TASK TO CARRY OUT → Starting at the first line of the data below, retype every line up to and including the one containing "set_clock_uncertainty 0.15 [all_clocks]".

DATA SUPPLIED →
$ cat config.mk
export PLATFORM = sky130hd
export DESIGN_NAME = power_mode_controller
export DESIGN_NICKNAME = d
export VERILOG_FILES = /design/src/rtl/pmc_pkg.sv /design/src/rtl/power_mode_controller.sv /design/src/rtl/pmc_clk_div.sv /design/src/rtl/pmc_stab_counter.sv
export SDC_FILE = /design/constraint.sdc
export NUM_CORES = 1
export LEC_CHECK = 0
export BUFFER_PORTS_ARGS = -buffer_cell sky130_fd_sc_hd__buf_2
export CAP_MARGIN = 20
export CORE_ASPECT_RATIO = 0.75
export CORE_MARGIN = 4
export CORE_UTILIZATION = 50
export CTS_CLUSTER_SIZE = 14
export DETAILED_ROUTE_END_ITERATION = 8
export PLACE_DENSITY_LB_ADDON = 0.05
export SYNTH_ARGS = -nofsm -noshare
export SYNTH_HDL_FRONTEND = slang
export SYNTH_SLANG_ARGS = --single-unit
$ cat constraint.sdc
create_clock -name clk -period 2.3 [get_ports clk]
set_clock_uncertainty 0.15 [all_clocks]
set_input_delay 0.345 -clock clk [delete_from_list [all_inputs] [get_ports clk]]
set_output_delay 0.345 -clock clk [all_outputs]
set_load 0.03 [all_outputs]
$ cat src/rtl/pmc_pkg.sv
// Shared constants and types of the power mode controller.
package pmc_pkg;
    localparam int unsigned CLK_HZ          = 10000000;
    localparam int unsigned OSC_STAB_US     = 5000;
    localparam int unsigned OSC_STAB_CYCLES = (OSC_STAB_US * (CLK_HZ / 1000000));
    localparam int unsigned WAKE_LINES      = 16;
    localparam int unsigned WDG_W           = 16;
    localparam int unsigned STAB_W          = 16;
    localparam int unsigned DIV_W           = 8;
    localparam logic [WDG_W-1:0]  WDG_RESET = 16'hffff;
    localparam logic [DIV_W-1:0]  DIV_ZERO  = 8'h00;
    localparam logic [STAB_W-1:0] STAB_ZERO = 16'h0000;

    typedef enum logic [4:0] {
        MODE_RUN  = 5'h01,
        MODE_SLOW = 5'h02,
        MODE_WAIT = 5'h04,
        MODE_STOP = 5'h08,
        MODE_HALT = 5'h10
    } pm_mode_t;

    typedef enum logic [2:0] {
        EX_IDLE  = 3'h1,
        EX_OSC   = 3'h2,
        EX_COUNT = 3'h4
    } exit_state_t;
endpackage

$ cat src/rtl/power_mode_controller.sv
// Operating mode controller: run, slow, wait, stop and halt sequencing.
`timescale 1ns/1ps
module power_mode_controller
    import pmc_pkg::*;
#(
    parameter logic [STAB_W-1:0] STAB_CYCLES = STAB_W'(OSC_STAB_CYCLES)
)
(
    // Clock and reset
    input  wire logic                  clk,
    input  wire logic                  reset_n,
    // CPU requests
    input  wire logic                  slow_sel,
    input  wire logic [DIV_W-1:0]      slow_ratio,
    input  wire logic                  wait_for_interrupt_instr,
    input  wire logic                  stop_seq_done,
    input  wire logic                  halt_instr,
    input  wire logic                  pll_select_req,
    // Interrupt controller
    input  wire logic                  irq_ack,
    // Wake sources
    input  wire logic [WAKE_LINES-1:0] wake_line,
    input  wire logic                  nmi,
    // Oscillator and watchdog
    input  wire logic                  osc_running,
    input  wire logic                  wdg_enable,
    // Clock enables, PLL selection and CPU hold
    output logic                       cpu_clk_en,
    output logic                       periph_clk_en,
    output logic                       osc_enable,
    output logic                       pll_selected,
    output logic                       cpu_hold,
    // Watchdog and status
    output logic [WDG_W-1:0]           wdg_count,
    output logic [4:0]                 mode
);
    typedef struct packed {
        pm_mode_t          mode;
        exit_state_t       ex;
        logic              cpu_en;
        logic              per_en;
        logic              osc_en;
        logic              pll;
        logic              hold;
        logic [WDG_W-1:0]  wdg;
    } pmc_state_t;

    pmc_state_t state_q;
    pmc_state_t state_d;
    logic       slow_tick;
    logic       stab_done;
    logic       stab_start;
    logic       base_tick;
    logic       wake_any;

    // Divided enable for the slow rate.
    pmc_clk_div u_div (
        .clk     (clk),
        .reset_n (reset_n),
        .run     (state_q.mode == MODE_SLOW || state_q.mode == MODE_WAIT),
        .ratio   (slow_ratio),
        .tick    (slow_tick)
    );

    pmc_stab_counter #(.CYCLES(STAB_CYCLES)) u_stab (
        .clk         (clk),
        .reset_n     (reset_n),
        .start       (stab_start),
        .osc_running (osc_running),
        .done        (stab_done)
    );

    assign wake_any   = (|wake_line) || nmi;
    assign stab_start = (state_q.mode == MODE_STOP) && (state_q.ex == EX_IDLE) && wake_any;

    always_comb begin
        state_d = state_q;
        base_tick = slow_sel ? slow_tick : 1'b1;
        if (pll_select_req) begin
            state_d.pll = 1'b1;
        end
        case (state_q.mode)
            MODE_RUN, MODE_SLOW: begin
                state_d.mode = slow_sel ? MODE_SLOW : MODE_RUN;
                if (halt_instr && !wdg_enable) begin
                    state_d.mode = MODE_HALT;
                end else if (stop_seq_done && !nmi) begin
                    state_d.mode = MODE_STOP;
                    state_d.osc_en = 1'b0;
                    state_d.pll = 1'b0;
                end else if (wait_for_interrupt_instr) begin
                    state_d.mode = MODE_WAIT;
                end
            end
            MODE_WAIT: begin
                if (irq_ack) begin
                    state_d.mode = slow_sel ? MODE_SLOW : MODE_RUN;
                end
            end
            MODE_STOP: begin
                state_d.pll = 1'b0;
                case (state_q.ex)
                    EX_IDLE: begin
                        if (wake_any) begin
                            state_d.ex = EX_COUNT;
                            state_d.osc_en = 1'b1;
                        end
                    end
                    EX_COUNT: begin
                        if (stab_done) begin
                            state_d.ex = EX_IDLE;
                            state_d.mode = slow_sel ? MODE_SLOW : MODE_RUN;
                        end
                    end
                    default: begin
                        state_d.ex = EX_IDLE;
                    end
                endcase
            end
            MODE_HALT: begin
                state_d.mode = MODE_HALT;
            end
            default: begin
                state_d.mode = MODE_RUN;
            end
        endcase
        // Enables follow the mode being entered so they line up with it.
        case (state_d.mode)
            MODE_RUN, MODE_SLOW: begin
                state_d.cpu_en = base_tick;
                state_d.per_en = base_tick;
            end
            MODE_WAIT: begin
                state_d.cpu_en = 1'b0;
                state_d.per_en = base_tick;
            end
            default: begin
                state_d.cpu_en = 1'b0;
                state_d.per_en = 1'b0;
            end
        endcase
        state_d.hold = (state_d.mode != MODE_RUN) && (state_d.mode != MODE_SLOW);
        if ((state_q.mode != MODE_STOP) && (state_q.mode != MODE_HALT) && wdg_enable
            && state_d.per_en) begin
            state_d.wdg = state_q.wdg - 16'h0001;
        end
    end

    always_ff @(posedge clk) begin
        if (!reset_n) begin
            state_q.mode   <= MODE_RUN;
            state_q.ex     <= EX_IDLE;
            state_q.cpu_en <= 1'b1;
            state_q.per_en <= 1'b1;
            state_q.osc_en <= 1'b1;
            state_q.pll    <= 1'b1;
            state_q.hold   <= 1'b0;
            state_q.wdg    <= WDG_RESET;
        end else begin
            state_q <= state_d;
        end
    end

    assign cpu_clk_en    = state_q.cpu_en;
    assign periph_clk_en = state_q.per_en;
    assign osc_enable    = state_q.osc_en;
    assign pll_selected  = state_q.pll;
    assign cpu_hold      = state_q.hold;
    assign wdg_count     = state_q.wdg;
    assign mode          = state_q.mode;

    property p_onehot;
        @(posedge clk) disable iff (!reset_n) $onehot(mode);
    endproperty
    a_onehot: assert property (p_onehot) else $error("mode not one-hot");

    property p_halt_sticky;
        // The synchronous reset is the only way out, so a cycle that samples it low is excused.
        @(posedge clk) disable iff (!reset_n)
            reset_n && mode == MODE_HALT |=> mode == MODE_HALT;
    endproperty
    a_halt_sticky: assert property (p_halt_sticky) else $error("halt left");

    property p_wdg_frozen;
        @(posedge clk) disable iff (!reset_n)
            mode == MODE_STOP && $past(mode) == MODE_STOP |-> $stable(wdg_count);
    endproperty
    a_wdg_frozen: assert property (p_wdg_frozen) else $error("watchdog moved in stop");

    property p_stop_entry;
        @(posedge clk) disable iff (!reset_n)
            $rose(mode == MODE_STOP) |-> !$past(nmi) && $past(stop_seq_done);
    endproperty
    a_stop_entry: assert property (p_stop_entry) else $error("bad stop entry");

    property p_wait_gate;
        @(posedge clk) disable iff (!reset_n) mode == MODE_WAIT |-> !cpu_clk_en;
    endproperty
    a_wait_gate: assert property (p_wait_gate) else $error("cpu clock in wait");

    property p_stop_quiet;
        @(posedge clk) disable iff (!reset_n)
            mode == MODE_STOP |-> !cpu_clk_en && !periph_clk_en && !pll_selected;
    endproperty
    a_stop_quiet: assert property (p_stop_quiet) else $error("clock in stop");

    property p_stop_exit;
        @(posedge clk) disable iff (!reset_n)
            $fell(mode == MODE_STOP) |-> $past(stab_done);
    endproperty
    a_stop_exit: assert property (p_stop_exit) else $error("early stop exit");

    property p_wait_exit;
        @(posedge clk) disable iff (!reset_n)
            mode == MODE_WAIT && irq_ack |=> mode == MODE_RUN || mode == MODE_SLOW;
    endproperty
    a_wait_exit: assert property (p_wait_exit) else $error("wait not left on ack");

    property p_halt_entry;
        @(posedge clk) disable iff (!reset_n)
            $rose(mode == MODE_HALT) |-> $past(halt_instr) && !$past(wdg_enable);
    endproperty
    a_halt_entry: assert property (p_halt_entry) else $error("bad halt entry");

    property p_run_full;
        @(posedge clk) disable iff (!reset_n)
            mode == MODE_RUN |-> cpu_clk_en && periph_clk_en;
    endproperty
    a_run_full: assert property (p_run_full) else $error("run not at full rate");

    property p_slow_gap;
        @(posedge clk) disable iff (!reset_n)
            mode == MODE_SLOW && cpu_clk_en && $past(slow_ratio) != DIV_ZERO
            |=> !cpu_clk_en || mode == MODE_RUN;
    endproperty
    a_slow_gap: assert property (p_slow_gap) else $error("slow rate not divided");

    property p_wait_holds;
        @(posedge clk) disable iff (!reset_n)
            mode == MODE_WAIT && !irq_ack |=> mode == MODE_WAIT && cpu_hold;
    endproperty
    a_wait_holds: assert property (p_wait_holds) else $error("wait left without ack");

    property p_stop_nmi_high;
        @(posedge clk) disable iff (!reset_n)
            mode != MODE_STOP && nmi |=> mode != MODE_STOP;
    endproperty
    a_stop_nmi_high: assert property (p_stop_nmi_high) else $error("stop with nmi high");

    property p_wake_start;
        @(posedge clk) disable iff (!reset_n)
            mode == MODE_STOP && state_q.ex == EX_IDLE && (|wake_line || nmi) |=> osc_enable;
    endproperty
    a_wake_start: assert property (p_wake_start) else $error("wake not taken");

    property p_exit_resume;
        @(posedge clk) disable iff (!reset_n)
            $fell(mode == MODE_STOP)
            |-> (mode == MODE_RUN || mode == MODE_SLOW) && $stable(wdg_count);
    endproperty
    a_exit_resume: assert property (p_exit_resume) else $error("stop exit lost state");

    property p_wdg_counts;
        @(posedge clk) disable iff (!reset_n)
            $past(reset_n) && $past(wdg_enable) && mode == MODE_RUN && $past(mode) == MODE_RUN
            |-> wdg_count == $past(wdg_count) - 16'h0001;
    endproperty
    a_wdg_counts: assert property (p_wdg_counts) else $error("watchdog not counting");

    property p_stab_hold;
        @(posedge clk) disable iff (!reset_n)
            mode == MODE_STOP && !osc_running && !stab_done |=> mode == MODE_STOP;
    endproperty
    a_stab_hold: assert property (p_stab_hold) else $error("exit before oscillation");

    property p_osc_off;
        @(posedge clk) disable iff (!reset_n)
            $rose(mode == MODE_STOP) |-> !osc_enable;
    endproperty
    a_osc_off: assert property (p_osc_off) else $error("oscillator on in stop");

    property p_exit_no_pll;
        @(posedge clk) disable iff (!reset_n)
            $fell(mode == MODE_STOP) |-> !pll_selected && osc_enable;
    endproperty
    a_exit_no_pll: assert property (p_exit_no_pll) else $error("pll kept after stop");

    property p_halt_quiet;
        @(posedge clk) disable iff (!reset_n)
            mode == MODE_HALT |-> !cpu_clk_en && !periph_clk_en && cpu_hold;
    endproperty
    a_halt_quiet: assert property (p_halt_quiet) else $error("clock in halt");
endmodule

$ cat src/rtl/pmc_clk_div.sv
// Programmable clock enable divider for the slow clock rate.
`timescale 1ns/1ps
module pmc_clk_div
    import pmc_pkg::*;
(
    // Clock and reset
    input  wire logic             clk,
    input  wire logic             reset_n,
    // Control
    input  wire logic             run,
    input  wire logic [DIV_W-1:0] ratio,
    // Output
    output logic                  tick
);
    typedef struct packed {
        logic [DIV_W-1:0] cnt;
        logic             tick;
    } div_state_t;

    div_state_t state_q;
    div_state_t state_d;

    always_comb begin
        state_d      = state_q;
        state_d.tick = 1'b0;
        if (!run) begin
            state_d.cnt = DIV_ZERO;
        end else if (state_q.cnt >= ratio) begin
            state_d.cnt  = DIV_ZERO;
            state_d.tick = 1'b1;
        end else begin
            state_d.cnt = state_q.cnt + 8'h01;
        end
    end

    always_ff @(posedge clk) begin
        if (!reset_n) begin
            state_q <= '0;
        end else begin
            state_q <= state_d;
        end
    end

    assign tick = state_q.tick;
endmodule

$ cat src/rtl/pmc_stab_counter.sv
// Oscillator stabilisation counter started by the first oscillation.
`timescale 1ns/1ps
module pmc_stab_counter
    import pmc_pkg::*;
#(
    parameter logic [STAB_W-1:0] CYCLES = STAB_W'(OSC_STAB_CYCLES)
)
(
    // Clock and reset
    input  wire logic clk,
    input  wire logic reset_n,
    // Control
    input  wire logic start,
    input  wire logic osc_running,
    // Status
    output logic      done
);
    typedef struct packed {
        logic [STAB_W-1:0] cnt;
        logic              armed;
        logic              done;
    } stab_state_t;

    stab_state_t state_q;
    stab_state_t state_d;

    always_comb begin
        state_d      = state_q;
        state_d.done = 1'b0;
        if (start) begin
            state_d.armed = 1'b1;
            state_d.cnt   = STAB_ZERO;
        end else if (state_q.armed && osc_running) begin
            if (state_q.cnt >= CYCLES - 16'h0001) begin
                state_d.armed = 1'b0;
                state_d.done  = 1'b1;
            end else begin
                state_d.cnt = state_q.cnt + 16'h0001;
            end
        end
    end

    always_ff @(posedge clk) begin
        if (!reset_n) begin
            state_q <= '0;
        end else begin
            state_q <= state_d;
        end
    end

    assign done = state_q.done;
endmodule

# --- After elaboration in Yosys (flattened, before gate mapping) ---
# Index checks and enable logic that the tools add are counted.
totals:
  reg_bits: 56
  input_bits: 35
  out_inout_bits: 26
  word_cells: 91
classes:
  n_addsub: 3
  order_cmp: 2
  eq_ne: 20
  n_mux: 22
  bitwise: 4
  n_reduce_logical: 27
ops:
  columns: ["op", "count"]
  rows:
  - ["$pmux W5 S4", 1]
  - ["$add A16 B1 Y16 const B", 1]
  - ["$ge A16 B16 Y1 const B", 1]
  - ["$reduce_or A16 Y1", 1]
  - ["$sub A16 B1 Y16 const B", 1]
  - ["$mux W5", 3]
  - ["$eq A5 B1 Y1 const B", 2]
  - ["$eq A5 B2 Y1 const B", 2]
  - ["$eq A5 B3 Y1 const B", 2]
  - ["$mux W2", 5]
  - ["$logic_and A1 B1 Y1", 9]
  - ["$add A8 B1 Y8 const B", 1]
  - ["$ge A8 B8 Y1", 1]
  - ["$mux W8", 1]
  - ["$ne A2 B2 Y1 const B", 4]
  - ["$pmux W2 S2", 2]
  - ["$mux W1", 6]
  - ["$mux W3", 2]
  - ["$pmux W3 S2", 1]
  - ["$reduce_and A2 Y1", 3]
  - ["$reduce_bool A2 Y1", 3]
  - ["$reduce_or A2 Y1", 3]
  - ["$reduce_or A3 Y1", 2]
  - ["$eq A5 B4 Y1 const B", 1]
  - ["other kinds (14)", 20]

# --- Depth between registers and ports, before layout ---
depth:
  word_depth: 9
  ltp_mapped: 8
  depth_no_buf: 7

# --- Modules after synthesis ---
# From an unflattened synthesis, not the netlist that was laid out.
unflattened:
  cells_unflattened: 366
  area_unflattened_um2: 3121.7
modules_own_cells:
  columns: ["module", "instances", "cells_each", "area_per_inst_um2", "seq_area_each_um2"]
  rows:
  - ["power_mode_controller", 1, 200, 1676.6, 560.5]
  - ["pmc_stab_counter", 1, 106, 877.1, 360.3]
  - ["pmc_clk_div", 1, 60, 568.0, 180.2]

# --- Worst setup path before layout ---
# OpenSTA, ideal clock, no wires.
synth_path:
  kind: "reg2reg"
  start: "register u_stab.state_q[2] in the netlist's numbering"
  end: "register u_stab.state_q[11] in the netlist's numbering"
  setup_time_ps: 71
  arrival_time_ps: 2105
  t_required_ps: 2079
  path_slack_ps: -25
  path_stages_with_launch: 8
  path_buffers: 1
  period_less_slack_ps: 2325
  path_cell_list: "dfxtp_1 -> ha_1 -> a311o_1 -> a211oi_4 -> o21ai_2 -> buf_6 -> or4_1 -> a21oi_1"
synth_between:
  elab_chain_cells: 3
  elab_cells_between_ends: 4
  cone_classes: "1 x add/sub; 1 x order compare; 1 x bitwise; 1 x reduce/logical"
synth_lines:
  columns: ["item", "line_no", "text"]
  rows:
  - ["from (decl)", "pmc_stab_counter.sv:24", "stab_state_t state_q;"]
  - ["from (signal assigned)", "pmc_stab_counter.sv:47", "state_q <= state_d;"]
  - ["$ge A16 B16 Y1", "pmc_stab_counter.sv:34", "if (state_q.cnt >= CYCLES - 16'h0001) begin"]
  - ["$not A1 Y1 (no source line)", null, null]
  - ["$reduce_and A2 Y1 (no source line)", null, null]
# Several ways; a longest one is shown, not always the timed one.
# A chain may end at the register's enable or synchronous reset.

# --- Final worst setup path ---
layout_path:
  start: "register u_stab.state_q[13] in the netlist's numbering"
  end: "register u_stab.state_q[10] in the netlist's numbering"
layout_between:
  elab_chain_cells: 3
layout_lines:
  columns: ["item", "line_no"]
  rows:
  - ["$ge A16 B16 Y1", "pmc_stab_counter.sv:34"]
  - ["$not A1 Y1 (no source line)", null]
  - ["$reduce_and A2 Y1 (no source line)", null]
# Every way passes these cells.

==> results.txt <==
Synth Register Bits -> 55
CTS clk-pin slew, worst paths -> 0.10 ns
Ant. Diodes -> 0
total wire length -> 7600 um
Die Wd -> 99.1 um
CTS Hold Bufs -> 0
top_reg_cell synth -> dfxtp_1
post-DR wirelength/cell -> 15.1 um
core box area -> 0.00592 mm^2
Vias/cell -> 5.78
first-pass GRT wire length -> 12800 um
worst slew pin tran -> 0.472 ns
worst setup margin -> 0.0159 ns
Cells after DPL -> 488
asr flop ratio synth -> 0%
static leakage -> 1.55 nW
Final Hold Vio Count -> 0
final design utilization -> 64.3%
warnings from Yosys -> 0
die height -> 76.3 um
pre-CTS setup slack -> -0.0493 ns
RD Place Congestion -> 0.830
Tot Pwr -> 0.00201 W
Crit Path Max Fanout -> 8
CP Capture Type -> flop
share of cells above drive strength 1 -> 30.4%
DRC Markers -> 0
Avg Inst Size Synth -> 8.69 um^2
HP Class -> primary input to flop
Rows -> 24
Worst slew margin -> 68.3%
syn nets -> 404
Max Cap Violations -> 0
Final setup viols -> 0
Critical Path Start Type -> flop
Iteration-0 DRC Markers -> 168
Initial Util -> 52.6%
worst vdd ir -> 0.327 mV
Worst Path Arrival -> 2.39 ns
Slew Limit Fails -> 0
Initial DRT Pass Iterations -> 4
Congestion Overflow GR -> 0
setup TNS -> 0 ns
largest net degree at the start of global routing -> 21
Clock Sinks -> 55
Die Footprint -> 0.00756 mm^2
I/O pin count -> 61
fillers -> 513
Worst EP required -> 2.40 ns
vias in the first global route -> 2661
synth-to-layout area growth -> 22.3%
CTS Buf Count -> 5
initial antenna violation count -> 0
Highest Clock Rate -> 438 MHz
Final min period -> 2.28 ns
WS Path Type -> flop to flop
vias -> 2909
TritonCTS clock tree -> yes
clock buffer depth -> 2
commonest non-fill, non-tap cell in the layout -> buf_2
PortBufs -> 60
worst r2r src -> u_stab.state_q[13]$_SDFFE_PP0P_
status -> completed
final period utilization -> 99.3%
gr usage total -> 19.8%
worst skew pair latency -> 0.31 ns
sequential fraction of the synthesis area -> 35.4%
cell area after synthesis -> 0.00311 mm^2
Cells after Synth -> 358
clk root buf -> clkbuf_8
htree depth -> 2
CP Launch Point -> u_stab.state_q[13]$_SDFFE_PP0P_
fin nets -> 470
Post-synth EDFFs -> 0
hold path startpoint -> slow_sel
fin cells -> 503
most frequent cells in the layout -> buf_2, dfxtp_1, buf_4
PwrDens -> 529 mW/mm^2
hpwl dp -> 5590 um
unrepaired setup endpoints after global routing -> true
Routed Antenna Nets -> 0
library cells used by synthesis -> 53
## layout make-up
class / instances / area [um^2] / area share [%]
clock buffers: 6 / 82.6 / 2.17
well taps: 78 / 97.6 / 2.57
multi-input cells: 255 / 1880 / 49.4
clock inverters: 2 / 35.0 / 0.922
flip-flops and latches: 55 / 1100 / 29.0
inverters: 16 / 60.1 / 1.58
repair buffers: 91 / 544 / 14.3
## path summary, 6_finish.rpt
| path | end | slack [ns] | cells past startpoint |
|---|---|---|---|
| worst max-delay path | u_stab.state_q[10]$_SDFFE_PP0P_ | 0.02 | 6 |
| worst min-delay path | mode[1]$_SDFF_PN0_ | 0.14 | 3 |
| worst max register to register | u_stab.state_q[10]$_SDFFE_PP0P_ | 0.02 | 6 |
| worst min register to register | u_stab.state_q[17]$_SDFFE_PP0P_ | 0.34 | 2 |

TASK SOLUTION →
$ cat config.mk
export PLATFORM = sky130hd
export DESIGN_NAME = power_mode_controller
export DESIGN_NICKNAME = d
export VERILOG_FILES = /design/src/rtl/pmc_pkg.sv /design/src/rtl/power_mode_controller.sv /design/src/rtl/pmc_clk_div.sv /design/src/rtl/pmc_stab_counter.sv
export SDC_FILE = /design/constraint.sdc
export NUM_CORES = 1
export LEC_CHECK = 0
export BUFFER_PORTS_ARGS = -buffer_cell sky130_fd_sc_hd__buf_2
export CAP_MARGIN = 20
export CORE_ASPECT_RATIO = 0.75
export CORE_MARGIN = 4
export CORE_UTILIZATION = 50
export CTS_CLUSTER_SIZE = 14
export DETAILED_ROUTE_END_ITERATION = 8
export PLACE_DENSITY_LB_ADDON = 0.05
export SYNTH_ARGS = -nofsm -noshare
export SYNTH_HDL_FRONTEND = slang
export SYNTH_SLANG_ARGS = --single-unit
$ cat constraint.sdc
create_clock -name clk -period 2.3 [get_ports clk]
set_clock_uncertainty 0.15 [all_clocks]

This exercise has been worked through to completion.